Os guardas das SS (organização paramilitar do Partido Nazi de Hitler) trabalharam no campo de Sachsenhausen, que deteve mais de 200 000 pessoas entre 1936 e 1945, incluindo judeus, ciganos, oponentes do regime e gays.
Dezenas de milhares de presos morreram devido a trabalhos forçados, assassinatos, experiências médicas, fome ou por doenças antes que o campo fosse libertado pelas tropas soviéticas, de acordo com o Memorial e Museu Sachsenhausen.
Pouco se sabe sobre o arguido, além do facto de que foi libertado do cativeiro como prisioneiro de guerra em 1947, tendo ido trabalhar como serralheiro na região de Brandenburg, noticiou o jornal "Bild".
O processo contra Schuetz foi transferido, em abril de 2019, pela unidade central que investiga crimes nazis para o estado de Brandemburgo, onde o arguido reside.

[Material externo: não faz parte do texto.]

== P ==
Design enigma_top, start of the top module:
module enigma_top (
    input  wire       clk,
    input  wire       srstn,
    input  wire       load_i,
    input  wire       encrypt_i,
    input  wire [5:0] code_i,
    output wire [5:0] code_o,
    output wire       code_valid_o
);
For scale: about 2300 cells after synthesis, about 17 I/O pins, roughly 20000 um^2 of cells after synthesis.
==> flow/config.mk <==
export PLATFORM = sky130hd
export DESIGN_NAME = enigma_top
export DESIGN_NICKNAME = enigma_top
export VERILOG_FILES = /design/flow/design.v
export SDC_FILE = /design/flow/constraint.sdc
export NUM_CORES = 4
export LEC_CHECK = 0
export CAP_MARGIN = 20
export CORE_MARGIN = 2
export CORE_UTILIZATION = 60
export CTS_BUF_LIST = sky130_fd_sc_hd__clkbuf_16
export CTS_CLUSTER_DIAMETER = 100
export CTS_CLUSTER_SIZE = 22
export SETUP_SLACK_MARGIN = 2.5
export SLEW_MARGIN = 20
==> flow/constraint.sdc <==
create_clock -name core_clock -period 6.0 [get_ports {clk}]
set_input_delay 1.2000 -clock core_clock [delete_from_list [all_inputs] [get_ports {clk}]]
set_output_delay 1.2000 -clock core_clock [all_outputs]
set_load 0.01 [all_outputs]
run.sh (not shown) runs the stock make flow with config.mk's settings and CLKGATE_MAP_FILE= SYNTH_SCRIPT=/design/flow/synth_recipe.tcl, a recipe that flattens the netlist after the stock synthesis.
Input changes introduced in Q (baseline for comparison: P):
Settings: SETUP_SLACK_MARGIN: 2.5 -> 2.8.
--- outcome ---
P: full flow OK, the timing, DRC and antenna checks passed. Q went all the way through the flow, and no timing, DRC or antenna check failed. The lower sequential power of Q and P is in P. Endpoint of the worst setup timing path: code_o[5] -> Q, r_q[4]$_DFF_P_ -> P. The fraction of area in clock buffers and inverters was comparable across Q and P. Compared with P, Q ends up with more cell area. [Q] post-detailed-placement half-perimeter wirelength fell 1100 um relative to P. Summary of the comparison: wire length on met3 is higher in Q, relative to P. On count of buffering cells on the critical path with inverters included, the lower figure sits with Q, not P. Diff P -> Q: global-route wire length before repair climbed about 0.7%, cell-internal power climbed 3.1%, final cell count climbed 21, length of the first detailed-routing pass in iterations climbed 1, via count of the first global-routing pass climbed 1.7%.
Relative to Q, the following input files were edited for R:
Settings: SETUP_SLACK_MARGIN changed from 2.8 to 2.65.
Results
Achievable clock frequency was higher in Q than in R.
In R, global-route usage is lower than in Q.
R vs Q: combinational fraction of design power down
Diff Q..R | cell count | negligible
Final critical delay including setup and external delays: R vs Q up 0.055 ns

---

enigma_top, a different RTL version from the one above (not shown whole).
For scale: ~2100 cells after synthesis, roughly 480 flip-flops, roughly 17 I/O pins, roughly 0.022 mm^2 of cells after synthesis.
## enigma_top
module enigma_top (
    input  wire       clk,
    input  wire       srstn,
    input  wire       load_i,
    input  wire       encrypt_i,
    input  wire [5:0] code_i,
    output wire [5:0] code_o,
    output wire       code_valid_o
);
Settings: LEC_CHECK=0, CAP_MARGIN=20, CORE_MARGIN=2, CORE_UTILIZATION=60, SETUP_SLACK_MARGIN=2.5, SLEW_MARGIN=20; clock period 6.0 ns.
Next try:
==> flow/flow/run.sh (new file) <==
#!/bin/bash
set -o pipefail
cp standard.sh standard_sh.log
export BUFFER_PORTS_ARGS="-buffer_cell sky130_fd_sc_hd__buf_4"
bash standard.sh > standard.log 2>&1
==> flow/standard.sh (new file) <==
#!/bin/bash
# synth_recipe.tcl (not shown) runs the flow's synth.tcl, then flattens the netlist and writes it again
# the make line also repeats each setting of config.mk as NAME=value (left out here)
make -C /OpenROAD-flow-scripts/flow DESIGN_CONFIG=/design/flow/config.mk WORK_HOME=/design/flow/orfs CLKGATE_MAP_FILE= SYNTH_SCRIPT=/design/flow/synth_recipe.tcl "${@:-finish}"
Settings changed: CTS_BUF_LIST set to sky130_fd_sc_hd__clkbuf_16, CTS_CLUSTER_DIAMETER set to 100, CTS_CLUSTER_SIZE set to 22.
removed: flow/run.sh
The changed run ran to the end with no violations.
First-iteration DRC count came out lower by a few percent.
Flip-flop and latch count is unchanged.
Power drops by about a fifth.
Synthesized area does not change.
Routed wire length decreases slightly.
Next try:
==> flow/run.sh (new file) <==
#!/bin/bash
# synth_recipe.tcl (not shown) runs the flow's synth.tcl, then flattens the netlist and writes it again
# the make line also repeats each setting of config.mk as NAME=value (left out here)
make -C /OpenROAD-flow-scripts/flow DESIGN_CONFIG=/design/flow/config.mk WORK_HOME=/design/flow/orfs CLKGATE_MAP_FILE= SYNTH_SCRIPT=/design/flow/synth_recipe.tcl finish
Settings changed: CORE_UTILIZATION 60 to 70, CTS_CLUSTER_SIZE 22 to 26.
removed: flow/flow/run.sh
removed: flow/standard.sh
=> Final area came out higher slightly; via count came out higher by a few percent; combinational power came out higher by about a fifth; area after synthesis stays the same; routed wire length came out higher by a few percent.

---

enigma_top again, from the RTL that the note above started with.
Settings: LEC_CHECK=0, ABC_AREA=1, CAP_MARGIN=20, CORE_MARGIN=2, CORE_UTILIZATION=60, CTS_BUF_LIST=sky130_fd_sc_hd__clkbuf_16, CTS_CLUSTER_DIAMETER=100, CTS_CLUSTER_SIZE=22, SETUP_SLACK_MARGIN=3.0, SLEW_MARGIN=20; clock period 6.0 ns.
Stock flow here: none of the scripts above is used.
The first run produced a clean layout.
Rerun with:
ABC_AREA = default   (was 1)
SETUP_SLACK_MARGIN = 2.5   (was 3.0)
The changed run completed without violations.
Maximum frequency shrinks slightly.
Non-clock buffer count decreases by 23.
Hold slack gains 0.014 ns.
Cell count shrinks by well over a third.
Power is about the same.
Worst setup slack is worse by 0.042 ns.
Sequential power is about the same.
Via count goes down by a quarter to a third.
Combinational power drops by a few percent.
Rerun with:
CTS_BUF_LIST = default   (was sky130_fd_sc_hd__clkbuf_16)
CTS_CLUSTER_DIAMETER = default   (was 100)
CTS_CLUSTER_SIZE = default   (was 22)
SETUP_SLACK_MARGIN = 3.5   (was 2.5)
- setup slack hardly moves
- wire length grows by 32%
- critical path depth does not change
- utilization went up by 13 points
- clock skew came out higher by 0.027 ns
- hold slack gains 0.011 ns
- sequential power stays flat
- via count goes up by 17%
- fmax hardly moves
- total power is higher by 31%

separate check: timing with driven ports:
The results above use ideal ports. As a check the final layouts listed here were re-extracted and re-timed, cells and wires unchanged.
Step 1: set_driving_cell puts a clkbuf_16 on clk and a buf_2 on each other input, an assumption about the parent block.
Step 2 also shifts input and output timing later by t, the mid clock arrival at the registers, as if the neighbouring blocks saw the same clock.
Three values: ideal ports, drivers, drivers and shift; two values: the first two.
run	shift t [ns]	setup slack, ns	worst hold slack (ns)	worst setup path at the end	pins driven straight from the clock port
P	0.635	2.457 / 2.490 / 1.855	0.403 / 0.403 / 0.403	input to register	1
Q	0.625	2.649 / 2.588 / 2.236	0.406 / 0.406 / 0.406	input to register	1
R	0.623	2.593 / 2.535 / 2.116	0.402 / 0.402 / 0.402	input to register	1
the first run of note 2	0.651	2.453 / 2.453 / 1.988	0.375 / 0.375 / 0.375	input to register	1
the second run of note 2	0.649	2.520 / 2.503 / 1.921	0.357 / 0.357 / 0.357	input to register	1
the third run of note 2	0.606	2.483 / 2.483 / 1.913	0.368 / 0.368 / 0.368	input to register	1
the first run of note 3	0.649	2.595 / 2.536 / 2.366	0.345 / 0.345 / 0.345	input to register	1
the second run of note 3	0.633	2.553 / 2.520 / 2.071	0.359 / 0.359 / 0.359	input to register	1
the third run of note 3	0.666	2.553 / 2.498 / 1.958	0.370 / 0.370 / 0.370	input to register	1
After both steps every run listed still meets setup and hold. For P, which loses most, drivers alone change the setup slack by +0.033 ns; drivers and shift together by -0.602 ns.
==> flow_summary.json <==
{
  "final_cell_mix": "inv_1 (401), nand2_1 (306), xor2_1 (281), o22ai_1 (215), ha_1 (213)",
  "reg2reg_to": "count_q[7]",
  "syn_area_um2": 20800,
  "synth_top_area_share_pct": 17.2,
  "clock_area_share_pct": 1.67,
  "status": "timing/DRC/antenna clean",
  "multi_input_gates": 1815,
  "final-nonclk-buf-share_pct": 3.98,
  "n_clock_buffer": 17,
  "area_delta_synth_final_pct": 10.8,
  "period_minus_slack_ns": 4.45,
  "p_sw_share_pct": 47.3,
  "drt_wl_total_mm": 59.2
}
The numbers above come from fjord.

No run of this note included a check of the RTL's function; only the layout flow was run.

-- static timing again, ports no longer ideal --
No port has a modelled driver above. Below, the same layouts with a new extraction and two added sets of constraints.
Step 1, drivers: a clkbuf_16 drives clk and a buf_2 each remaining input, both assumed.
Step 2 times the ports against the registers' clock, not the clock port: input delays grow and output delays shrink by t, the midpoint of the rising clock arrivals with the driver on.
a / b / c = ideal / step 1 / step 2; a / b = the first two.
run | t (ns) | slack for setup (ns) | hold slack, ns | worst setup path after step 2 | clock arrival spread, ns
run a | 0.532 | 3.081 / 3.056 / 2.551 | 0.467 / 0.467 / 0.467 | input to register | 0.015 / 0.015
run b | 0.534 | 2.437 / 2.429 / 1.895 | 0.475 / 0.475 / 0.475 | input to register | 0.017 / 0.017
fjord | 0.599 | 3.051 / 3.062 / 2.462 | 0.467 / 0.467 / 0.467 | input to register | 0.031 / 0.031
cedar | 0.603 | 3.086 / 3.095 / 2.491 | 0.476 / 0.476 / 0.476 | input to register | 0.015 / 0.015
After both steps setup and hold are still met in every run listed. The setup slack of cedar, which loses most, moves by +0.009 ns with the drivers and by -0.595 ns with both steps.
What follows belongs to an exercise in optimizing a design on an open flow for small area, a short achievable clock period and few clock cycles; a production flow would make more cautious choices. The RTL was checked by simulation tests, not by an equivalence proof against the original design. Power figures rest on the tool's default switching activity, not on a simulated workload.

[flow/config.mk]
export PLATFORM = sky130hd
export DESIGN_NAME = heap_queue_top
export DESIGN_NICKNAME = heap_queue_top
export VERILOG_FILES = /design/flow/design.v
export SDC_FILE = /design/flow/constraint.sdc
export NUM_CORES = 4
export LEC_CHECK = 0
export CAP_MARGIN = 20
export CORE_MARGIN = 2
export CORE_UTILIZATION = 40
export SLEW_MARGIN = 20
[flow/constraint.sdc]
create_clock -name core_clock -period 8.0 [get_ports {CLK}]
set_input_delay 1.6000 -clock core_clock [delete_from_list [all_inputs] [get_ports {CLK}]]
set_output_delay 1.6000 -clock core_clock [all_outputs]
set_load 0.01 [all_outputs]
[flow/design.v]
package heap_pkg;
  localparam int HEAP_LEVELS = 6;                       
  localparam int HEAP_CAP    = (1 << HEAP_LEVELS) - 1;  
  localparam int KEY_W       = 16;                      
  localparam int ADDR_W = HEAP_LEVELS - 1;
  localparam int CNT_W  = $clog2(HEAP_CAP + 1);
  localparam int LVL_W  = $clog2(HEAP_LEVELS);
  localparam int ST_W = 4;
  localparam logic [ST_W-1:0] ST_IDLE     = 4'd0;  
  localparam logic [ST_W-1:0] ST_UP_WAIT  = 4'd1;  
  localparam logic [ST_W-1:0] ST_UP_CMP   = 4'd2;  
  localparam logic [ST_W-1:0] ST_POP_WAIT = 4'd3;  
  localparam logic [ST_W-1:0] ST_POP_CAP  = 4'd4;  
  localparam logic [ST_W-1:0] ST_DN_RDR   = 4'd5;  
  localparam logic [ST_W-1:0] ST_DN_CL    = 4'd6;  
  localparam logic [ST_W-1:0] ST_DN_CMP   = 4'd7;  
  localparam logic [ST_W-1:0] ST_FIN      = 4'd8;  
endpackage
import heap_pkg::*;
module level_ram
#(
  parameter int LEVEL = 0   
) (
  input  logic              CLK,
  input  logic              i_en,     
  input  logic              i_we,     
  input  logic [ADDR_W-1:0] i_addr,   
  input  logic [KEY_W-1:0]  i_wdata,
  output logic [KEY_W-1:0]  o_rdata   
);
  logic [KEY_W-1:0]  mem [2**LEVEL];
  logic [ADDR_W-1:0] row;
  assign row = i_addr & ADDR_W'((1 << LEVEL) - 1);
  always_ff @(posedge CLK) begin
    if (i_en) begin
      for (int w = 0; w < 2**LEVEL; w++) begin
        if (row == ADDR_W'(w)) begin
          if (i_we) begin
            mem[w] <= i_wdata;   
          end else begin
            o_rdata <= mem[w];   
          end
        end
      end
    end
  end
endmodule
import heap_pkg::*;
module heap_sift_ctrl
(
  input  logic              CLK,
  input  logic              RSTn,
  input  logic              i_push,
  input  logic              i_pop,
  input  logic [KEY_W-1:0]  i_key,
  output logic              o_pop_valid,
  output logic [KEY_W-1:0]  o_pop_key,
  output logic              o_full,
  output logic              o_empty,
  output logic              o_busy,
  output logic [HEAP_LEVELS-1:0]             o_ram_en,
  output logic [HEAP_LEVELS-1:0]             o_ram_we,
  output logic [HEAP_LEVELS-1:0][ADDR_W-1:0] o_ram_addr,
  output logic [HEAP_LEVELS-1:0][KEY_W-1:0]  o_ram_wdata,
  input  logic [HEAP_LEVELS-1:0][KEY_W-1:0]  i_ram_rdata
);
  logic [ST_W-1:0]   state, state_nxt;
  logic [CNT_W-1:0]  cnt, cnt_nxt;      
  logic [KEY_W-1:0]  mkey, mkey_nxt;    
  logic [KEY_W-1:0]  ckey, ckey_nxt;    
  logic [LVL_W-1:0]  lvl, lvl_nxt;      
  logic [ADDR_W-1:0] idx, idx_nxt;      
  logic              rvld, rvld_nxt;    
  logic              pvld_nxt;
  logic [KEY_W-1:0]  pkey_nxt;
  logic [HEAP_LEVELS-1:0]             en_nxt;
  logic [HEAP_LEVELS-1:0]             we_nxt;
  logic [HEAP_LEVELS-1:0][ADDR_W-1:0] addr_nxt;
  logic [HEAP_LEVELS-1:0][KEY_W-1:0]  wdata_nxt;
  logic [LVL_W-1:0]  lvl_up, lvl_up2, lvl_dn, lvl_dn2;
  logic [CNT_W-1:0]  new_n;
  logic [LVL_W-1:0]  new_lvl, new_up, last_lvl;
  logic [ADDR_W-1:0] new_idx, last_idx;
  logic [CNT_W-1:0]  node_num;          
  logic              rgt_ok, gc_ok;
  logic              big_side;          
  logic [KEY_W-1:0]  big_key;
  function automatic logic [LVL_W-1:0] pos_lvl(input logic [CNT_W-1:0] n);
    logic [LVL_W-1:0] l;
    l = '0;
    for (int b = 0; b < CNT_W; b++) begin
      if (n[b]) l = LVL_W'(b);
    end
    pos_lvl = l;
  endfunction
  assign lvl_up  = lvl - 1'b1;
  assign lvl_up2 = lvl - 2'd2;
  assign lvl_dn  = lvl + 1'b1;
  assign lvl_dn2 = lvl + 2'd2;
  assign new_n    = cnt + 1'b1;
  assign new_lvl  = pos_lvl(new_n);
  assign new_up   = new_lvl - 1'b1;
  assign new_idx  = ADDR_W'(new_n ^ (CNT_W'(1) << new_lvl));
  assign last_lvl = pos_lvl(cnt);
  assign last_idx = ADDR_W'(cnt ^ (CNT_W'(1) << last_lvl));
  assign node_num = (CNT_W'(1) << lvl) | CNT_W'(idx);
  assign rgt_ok   = ({node_num, 1'b1} <= {1'b0, cnt});
  assign gc_ok    = ({node_num, big_side, 1'b0} <= {2'b00, cnt});  
  assign big_side = rvld && (i_ram_rdata[lvl_dn] > ckey);
  assign big_key  = big_side ? i_ram_rdata[lvl_dn] : ckey;
  assign o_full  = (cnt == CNT_W'(HEAP_CAP));
  assign o_empty = (cnt == '0);
  assign o_busy  = (state != ST_IDLE);
  always_comb begin
    state_nxt = state;
    cnt_nxt   = cnt;
    mkey_nxt  = mkey;
    ckey_nxt  = ckey;
    lvl_nxt   = lvl;
    idx_nxt   = idx;
    rvld_nxt  = rvld;
    pvld_nxt  = 1'b0;        
    pkey_nxt  = o_pop_key;
    for (int n = 0; n < HEAP_LEVELS; n++) begin
      en_nxt[n]    = 1'b0;
      we_nxt[n]    = 1'b0;
      addr_nxt[n]  = o_ram_addr[n];
      wdata_nxt[n] = o_ram_wdata[n];
    end
    case (state)
      ST_IDLE: begin
        if (i_push) begin
          if (!o_full) begin
            cnt_nxt  = cnt + 1'b1;
            mkey_nxt = i_key;
            lvl_nxt  = new_lvl;
            idx_nxt  = new_idx;
            if (new_lvl == '0) begin
              en_nxt[0]    = 1'b1;
              we_nxt[0]    = 1'b1;
              addr_nxt[0]  = '0;
              wdata_nxt[0] = i_key;
              state_nxt    = ST_FIN;
            end else begin
              en_nxt[new_up]   = 1'b1;        
              addr_nxt[new_up] = new_idx >> 1;
              state_nxt        = ST_UP_WAIT;
            end
          end
        end else if (i_pop && !o_empty) begin
          cnt_nxt     = cnt - 1'b1;
          lvl_nxt     = last_lvl;              
          idx_nxt     = last_idx;
          en_nxt[0]   = 1'b1;                  
          addr_nxt[0] = '0;
          if (last_lvl != '0) begin
            en_nxt[last_lvl]   = 1'b1;         
            addr_nxt[last_lvl] = last_idx;
          end
          state_nxt = ST_POP_WAIT;
        end
      end
      ST_UP_WAIT: state_nxt = ST_UP_CMP;
      ST_UP_CMP: begin
        if (mkey > i_ram_rdata[lvl_up]) begin
          en_nxt[lvl]    = 1'b1;
          we_nxt[lvl]    = 1'b1;
          addr_nxt[lvl]  = idx;
          wdata_nxt[lvl] = i_ram_rdata[lvl_up];
          lvl_nxt        = lvl_up;
          idx_nxt        = idx >> 1;
          if (lvl_up == '0) begin
            en_nxt[0]    = 1'b1;               
            we_nxt[0]    = 1'b1;
            addr_nxt[0]  = '0;
            wdata_nxt[0] = mkey;
            state_nxt    = ST_FIN;
          end else begin
            en_nxt[lvl_up2]   = 1'b1;          
            addr_nxt[lvl_up2] = idx >> 2;
            state_nxt         = ST_UP_WAIT;
          end
        end else begin
          en_nxt[lvl]    = 1'b1;               
          we_nxt[lvl]    = 1'b1;
          addr_nxt[lvl]  = idx;
          wdata_nxt[lvl] = mkey;
          state_nxt      = ST_FIN;
        end
      end
      ST_POP_WAIT: state_nxt = ST_POP_CAP;
      ST_POP_CAP: begin
        pvld_nxt = 1'b1;
        pkey_nxt = i_ram_rdata[0];             
        mkey_nxt = i_ram_rdata[lvl];           
        lvl_nxt  = '0;
        idx_nxt  = '0;
        if (cnt == '0) begin
          state_nxt = ST_IDLE;                 
        end else if (cnt == CNT_W'(1)) begin
          en_nxt[0]    = 1'b1;                 
          we_nxt[0]    = 1'b1;
          addr_nxt[0]  = '0;
          wdata_nxt[0] = i_ram_rdata[lvl];
          state_nxt    = ST_FIN;
        end else begin
          en_nxt[1]   = 1'b1;                  
          addr_nxt[1] = '0;
          state_nxt   = ST_DN_RDR;
        end
      end
      ST_DN_RDR: begin
        rvld_nxt = rgt_ok;
        if (rgt_ok) begin
          en_nxt[lvl_dn]   = 1'b1;
          addr_nxt[lvl_dn] = {idx[ADDR_W-2:0], 1'b1};
        end
        state_nxt = ST_DN_CL;
      end
      ST_DN_CL: begin
        ckey_nxt  = i_ram_rdata[lvl_dn];
        state_nxt = ST_DN_CMP;
      end
      ST_DN_CMP: begin
        if (big_key > mkey) begin
          en_nxt[lvl]    = 1'b1;
          we_nxt[lvl]    = 1'b1;
          addr_nxt[lvl]  = idx;
          wdata_nxt[lvl] = big_key;
          lvl_nxt        = lvl_dn;
          idx_nxt        = {idx[ADDR_W-2:0], big_side};
          if (gc_ok) begin
            en_nxt[lvl_dn2]   = 1'b1;
            addr_nxt[lvl_dn2] = {idx[ADDR_W-3:0], big_side, 1'b0};
            state_nxt         = ST_DN_RDR;
          end else begin
            en_nxt[lvl_dn]    = 1'b1;          
            we_nxt[lvl_dn]    = 1'b1;
            addr_nxt[lvl_dn]  = {idx[ADDR_W-2:0], big_side};
            wdata_nxt[lvl_dn] = mkey;
            state_nxt         = ST_FIN;
          end
        end else begin
          en_nxt[lvl]    = 1'b1;
          we_nxt[lvl]    = 1'b1;
          addr_nxt[lvl]  = idx;
          wdata_nxt[lvl] = mkey;
          state_nxt      = ST_FIN;
        end
      end
      ST_FIN: state_nxt = ST_IDLE;             
      default: state_nxt = ST_IDLE;
    endcase
  end
  always_ff @(posedge CLK or negedge RSTn) begin
    if (!RSTn) begin
      state       <= ST_IDLE;
      cnt         <= '0;
      lvl         <= '0;
      idx         <= '0;
      rvld        <= 1'b0;
      o_pop_valid <= 1'b0;
      for (int n = 0; n < HEAP_LEVELS; n++) begin
        o_ram_en[n] <= 1'b0;
        o_ram_we[n] <= 1'b0;
      end
    end else begin
      state       <= state_nxt;
      cnt         <= cnt_nxt;
      lvl         <= lvl_nxt;
      idx         <= idx_nxt;
      rvld        <= rvld_nxt;
      o_pop_valid <= pvld_nxt;
      for (int n = 0; n < HEAP_LEVELS; n++) begin
        o_ram_en[n] <= en_nxt[n];
        o_ram_we[n] <= we_nxt[n];
      end
    end
  end
  always_ff @(posedge CLK) begin
    mkey      <= mkey_nxt;
    ckey      <= ckey_nxt;
    o_pop_key <= pkey_nxt;
    for (int n = 0; n < HEAP_LEVELS; n++) begin
      o_ram_addr[n]  <= addr_nxt[n];
      o_ram_wdata[n] <= wdata_nxt[n];
    end
  end
endmodule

Um dos autores da ação judicial, Christoffel Heijer, de 84 anos, disse à AFP que o pai foi morto a tiro no campo em maio de 1942. "A minha mãe recebeu uma carta dele a 3 de maio de 1942, antes de ele ser baleado. Quando soube, alguns dias depois, que tinha morrido, chorou muito e ficou com cabelo grisalho quase imediatamente", recordou.
Stefan Waterkamp, advogado do arguido, disse que o seu cliente "permaneceu em silêncio" perante as acusações que lhe são feitas.
Schuetz permanece em liberdade durante o julgamento. Mesmo que seja condenado, é altamente improvável que vá para a prisão devido à idade avançada.
A Alemanha tem levado à justiça funcionários do regime nazi desde a condenação de 2011 do antigo guarda John Demjanjuk, com base no facto de que ele fez parte da máquina de matar de Hitler, o que abriu um precedente legal.
Desde então, os tribunais determinaram várias condenações com base nesses motivos, em vez de assassinatos ou atrocidades diretamente relacionadas com o arguido.
Entre os que foram levados à justiça, estavam Oskar Groening, um contabilista de Auschwitz, e Reinhold Hanning, um antigo guarda das SS em Auschwitz.
Ambos foram condenados, aos 94 anos, por cumplicidade em assassinato em massa, mas morreram antes de serem presos.
Mais recentemente, o ex-guarda da SS Bruno Dey foi considerado culpado, aos 93 anos, em 2020, e foi condenado a uma pena suspensa de dois anos.
Estão a ser investigados outros oito casos, de acordo com as autoridades alemãs.